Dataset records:

`src/rtl/noise_generator.sv`:
```
// Pulse-gated noise source: on an accepted start edge, emits T_IMPULSE*CLK_PER_US LFSR-derived samples.
// Define NOISE_GEN_GAUSS_EN to replace the raw LFSR slice with a four-slice sum (approximately Gaussian).
module noise_generator #(
  parameter int unsigned CLK_PER_US = 500,
  parameter logic [31:0] LFSR_SEED  = 32'hACE12468
) (
  input  logic        CLK,
  input  logic        RESET,
  input  logic [9:0]  T_IMPULSE,
  input  logic        SIGN_START_GEN,
  input  logic        OUT_REG_READY,
  output logic        SIGN_START_CALC,
  output logic        SIGN_STOP_CALC,
  output logic [11:0] NOISE_OUT
);

  typedef enum logic {IDLE, GEN} state_t;

  localparam logic [31:0] FEEDBACK_MASK = 32'h80200003;

  state_t      state_q, state_d;
  logic [31:0] lfsr_q, lfsr_d, lfsr_step;
  logic [23:0] cnt_q, cnt_d;
  logic [23:0] n_cycles;
  logic        start_q;
  logic        armed_q;
  logic        start_edge;
  logic        accept;
  logic [11:0] sample;
  logic [11:0] noise_d;
  logic        start_calc_d;
  logic        stop_calc_d;

  assign lfsr_step = (lfsr_q >> 1) ^ (lfsr_q[0] ? FEEDBACK_MASK : 32'h0);

`ifdef NOISE_GEN_GAUSS_EN
  logic [13:0] slice_sum;
  assign slice_sum = 14'(lfsr_step[11:0])  + 14'(lfsr_step[19:8])
                   + 14'(lfsr_step[27:16]) + 14'(lfsr_step[31:20]);
  assign sample    = slice_sum[13:2];
`else
  assign sample    = lfsr_step[31:20];
`endif

  // 1023 * 500 fits comfortably in 24 bits.
  assign n_cycles = 24'(T_IMPULSE) * 24'(CLK_PER_US);

  // armed_q masks the first cycle after reset so a level already high is not an edge.
  assign start_edge = armed_q & ~start_q & SIGN_START_GEN;
  assign accept     = start_edge & OUT_REG_READY & (T_IMPULSE != 10'd0);

  // NOTE: every combinational output gets a default first, so no path leaves one unassigned (no latches).
  always_comb begin
    state_d      = state_q;
    lfsr_d       = lfsr_q;
    cnt_d        = cnt_q;
    noise_d      = 12'd0;
    start_calc_d = 1'b0;
    stop_calc_d  = 1'b0;
    unique case (state_q)
      IDLE: begin
        if (accept) begin
          state_d      = GEN;
          lfsr_d       = lfsr_step;
          cnt_d        = n_cycles - 24'd1;
          noise_d      = sample;
          start_calc_d = 1'b1;
        end
      end
      GEN: begin
        if (cnt_q != 24'd0) begin
          lfsr_d  = lfsr_step;
          cnt_d   = cnt_q - 24'd1;
          noise_d = sample;
        end else begin
          // The stop cycle is already IDLE, so an edge arriving here is evaluated normally.
          state_d     = IDLE;
          stop_calc_d = 1'b1;
        end
      end
      default: state_d = IDLE;
    endcase
  end

  // NOTE: sequential state uses non-blocking assignments so all registers update from the same pre-edge values.
  always_ff @(posedge CLK) begin
    if (RESET) begin
      state_q         <= IDLE;
      lfsr_q          <= LFSR_SEED;
      cnt_q           <= 24'd0;
      start_q         <= 1'b0;
      armed_q         <= 1'b0;
      SIGN_START_CALC <= 1'b0;
      SIGN_STOP_CALC  <= 1'b0;
      NOISE_OUT       <= 12'd0;
    end else begin
      state_q         <= state_d;
      lfsr_q          <= lfsr_d;
      cnt_q           <= cnt_d;
      start_q         <= SIGN_START_GEN;
      armed_q         <= 1'b1;
      SIGN_START_CALC <= start_calc_d;
      SIGN_STOP_CALC  <= stop_calc_d;
      NOISE_OUT       <= noise_d;
    end
  end

endmodule

```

**Task prompt:** Write out every line from the data above that includes "output".

**Exercise answer:**
  output logic        SIGN_START_CALC,
  output logic        SIGN_STOP_CALC,
  output logic [11:0] NOISE_OUT
  // NOTE: every combinational output gets a default first, so no path leaves one unassigned (no latches).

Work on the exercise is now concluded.